Дом… Дом опять не твой!
Двери кухни приотворены, видны часы в футляре из полированного дерева. Раскачивается медный маятник, выговаривая «трень-брень». Вышивки на стенах, на комоде и диване. Вышитыми салфетками закинуты граммофон и столик с семейным альбомом в бархатной обложке. Богачество! Выставляется богачество разинутой трубой граммофона, ножной швейной машиной «Зингер», лаковыми листьями огромного фикуса, полосатыми гардинами, суконным с золотыми нарукавными нашивками мундиром на спинке стула…
Как западня мне граммофон и мундир с золотом — беги, Чернавушка, пока она не захлопнулась!
— У тебя температура?
Голос певуч и строг. Ладонь сухая и холодная.
— Что вы, нисколько! — я сжимаюсь в комочек, тяну к подбородку одеяло. — Доброе утро, Анна Григорьевна.
Женщина убрала ладонь.
Как еще и пустили они… Иван Игнатьевич, папенька доктора Антона Ивановича, лоцман. Суда из Белого моря в Архангельск водит. Ишь, мундир-то с золотом.
Анна Григорьевна — всему дому голова, надзор и указчица. А куда мне вчера было податься?

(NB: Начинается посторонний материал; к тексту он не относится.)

===== src/rtl/core/wva_pkg.sv =====
// ----------------------------------------------------------------------------
// wva_pkg
// Shared widths, constants and types of the wind vane averager.
// ----------------------------------------------------------------------------
package wva_pkg;

    localparam int SAMPLE_W = 12;
    localparam int SEQ_W    = 16;
    localparam int SCALE_W  = 16;
    localparam int OFFSET_W = 9;
    localparam int RUN_W    = 8;
    localparam int EPI_W    = 3;
    localparam int AVG_W    = 19;
    localparam int HEAD_W   = 17;
    localparam int CFG_W    = 16;

    // reset values of the configuration registers
    localparam logic [SCALE_W-1:0]  SCALE_RST   = 16'd5328;
    localparam logic [OFFSET_W-1:0] OFFSET_RST  = 9'd32;
    localparam logic [RUN_W-1:0]    RUN_LIM_RST = 8'd100;
    localparam logic [EPI_W-1:0]    EPI_LIM_RST = 3'd4;

    localparam logic [RUN_W-1:0] RUN_MAX = '1;
    localparam logic [EPI_W-1:0] EPI_MAX = '1;

    typedef enum logic [1:0] {
        CFG_SCALE   = 2'd0,
        CFG_OFFSET  = 2'd1,
        CFG_RUN_LIM = 2'd2,
        CFG_EPI_LIM = 2'd3
    } cfg_idx_t;

    // per-block status that travels with the block sum
    typedef struct packed {
        logic             fatal;
        logic [SEQ_W-1:0] seq;
    } blk_info_t;

endpackage


===== src/rtl/core/wva_accum.sv =====
// ----------------------------------------------------------------------------
// wva_accum
// Block accumulator with error-run, episode and sequence tracking.
// ----------------------------------------------------------------------------
module wva_accum #(
    parameter int SAMPLES_PER_BLOCK = 64,
    parameter int SUM_W             = 19
) (
    input  logic                          clk,
    input  logic                          rst_n,
    input  logic                          in_valid,
    output logic                          in_ready,
    input  logic [wva_pkg::SAMPLE_W-1:0]  sample_value,
    input  logic                          sample_failed,
    input  logic [wva_pkg::RUN_W-1:0]     run_limit,
    input  logic [wva_pkg::EPI_W-1:0]     epi_limit,
    input  logic                          blk_ready,
    output logic                          blk_valid,
    output logic signed [SUM_W-1:0]       blk_sum,
    output wva_pkg::blk_info_t            blk_info
);
    import wva_pkg::*;

    localparam int IDX_W = $clog2(SAMPLES_PER_BLOCK);
    localparam logic [IDX_W-1:0] IDX_LAST = IDX_W'(SAMPLES_PER_BLOCK - 1);
    localparam logic signed [SUM_W-1:0] ERR_SUM = SUM_W'(-SAMPLES_PER_BLOCK);

    logic signed [SUM_W-1:0] sum_reg, sum_next, sample_ext;
    logic [IDX_W-1:0]        idx_reg;
    logic [RUN_W-1:0]        run_reg, run_next;
    logic [EPI_W-1:0]        epi_reg, epi_next;
    logic [SEQ_W-1:0]        seq_reg, seq_next;
    logic                    blk_valid_reg;
    logic signed [SUM_W-1:0] blk_sum_reg;
    blk_info_t               blk_info_reg;
    logic                    slot_ready, accept, last, err;

    assign slot_ready = !blk_valid_reg || blk_ready;
    assign last       = (idx_reg == IDX_LAST);
    assign in_ready   = !last || slot_ready;
    assign accept     = in_valid && in_ready;

    // failed read counts as -1
    assign sample_ext = sample_failed ? '1 : SUM_W'(sample_value);
    assign sum_next   = sum_reg + sample_ext;
    assign err        = (sum_next == ERR_SUM);

    always_comb
    begin
        run_next = run_reg;
        epi_next = epi_reg;
        if (err)
        begin
            if (run_reg != RUN_MAX)
                run_next = run_reg + 1'b1;
            if (run_reg == '0 && epi_reg != EPI_MAX)
                epi_next = epi_reg + 1'b1;
        end
        else
        begin
            run_next = '0;
        end
    end

    assign seq_next = seq_reg + 1'b1;

    always_ff @(posedge clk or negedge rst_n)
    begin
        if (!rst_n)
        begin
            sum_reg       <= '0;
            idx_reg       <= '0;
            run_reg       <= '0;
            epi_reg       <= '0;
            seq_reg       <= '0;
            blk_valid_reg <= 1'b0;
        end
        else
        begin
            if (accept)
            begin
                if (last)
                begin
                    sum_reg <= '0;
                    idx_reg <= '0;
                    run_reg <= run_next;
                    epi_reg <= epi_next;
                    seq_reg <= seq_next;
                end
                else
                begin
                    sum_reg <= sum_next;
                    idx_reg <= idx_reg + 1'b1;
                end
            end
            if (slot_ready)
                blk_valid_reg <= accept && last;
        end
    end

    always_ff @(posedge clk)
    begin
        if (slot_ready && accept && last)
        begin
            blk_sum_reg        <= sum_next;
            blk_info_reg.fatal <= (run_next >= run_limit) || (epi_next >= epi_limit);
            blk_info_reg.seq   <= seq_next;
        end
    end

    assign blk_valid = blk_valid_reg;
    assign blk_sum   = blk_sum_reg;
    assign blk_info  = blk_info_reg;

endmodule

Я тяну одеяло, закрываюсь, чтобы не видела Анна Григорьевна бинтов на ногах, замызганной моей рубашонки. Постлано мне на кухне, на деревянном ларе.
— Умойся, — изрекла Анна Григорьевна. — Иван Игнатьич самовар поставил.
У нее строгая спина. Посмотришь в спину Анны Григорьевны, так и окатит тебя холодом.
За столом я не знала, куда руки деть, как держаться под зорким, все понимающим взглядом Анны Григорьевны. Высокая, костлявая, с живым, умным блеском в черных глазах, Анна Григорьевна, когда и не глядела в мою сторону, следила, как я сахар беру, как ложечкой стужу чай в синей с золотым ободком чашке.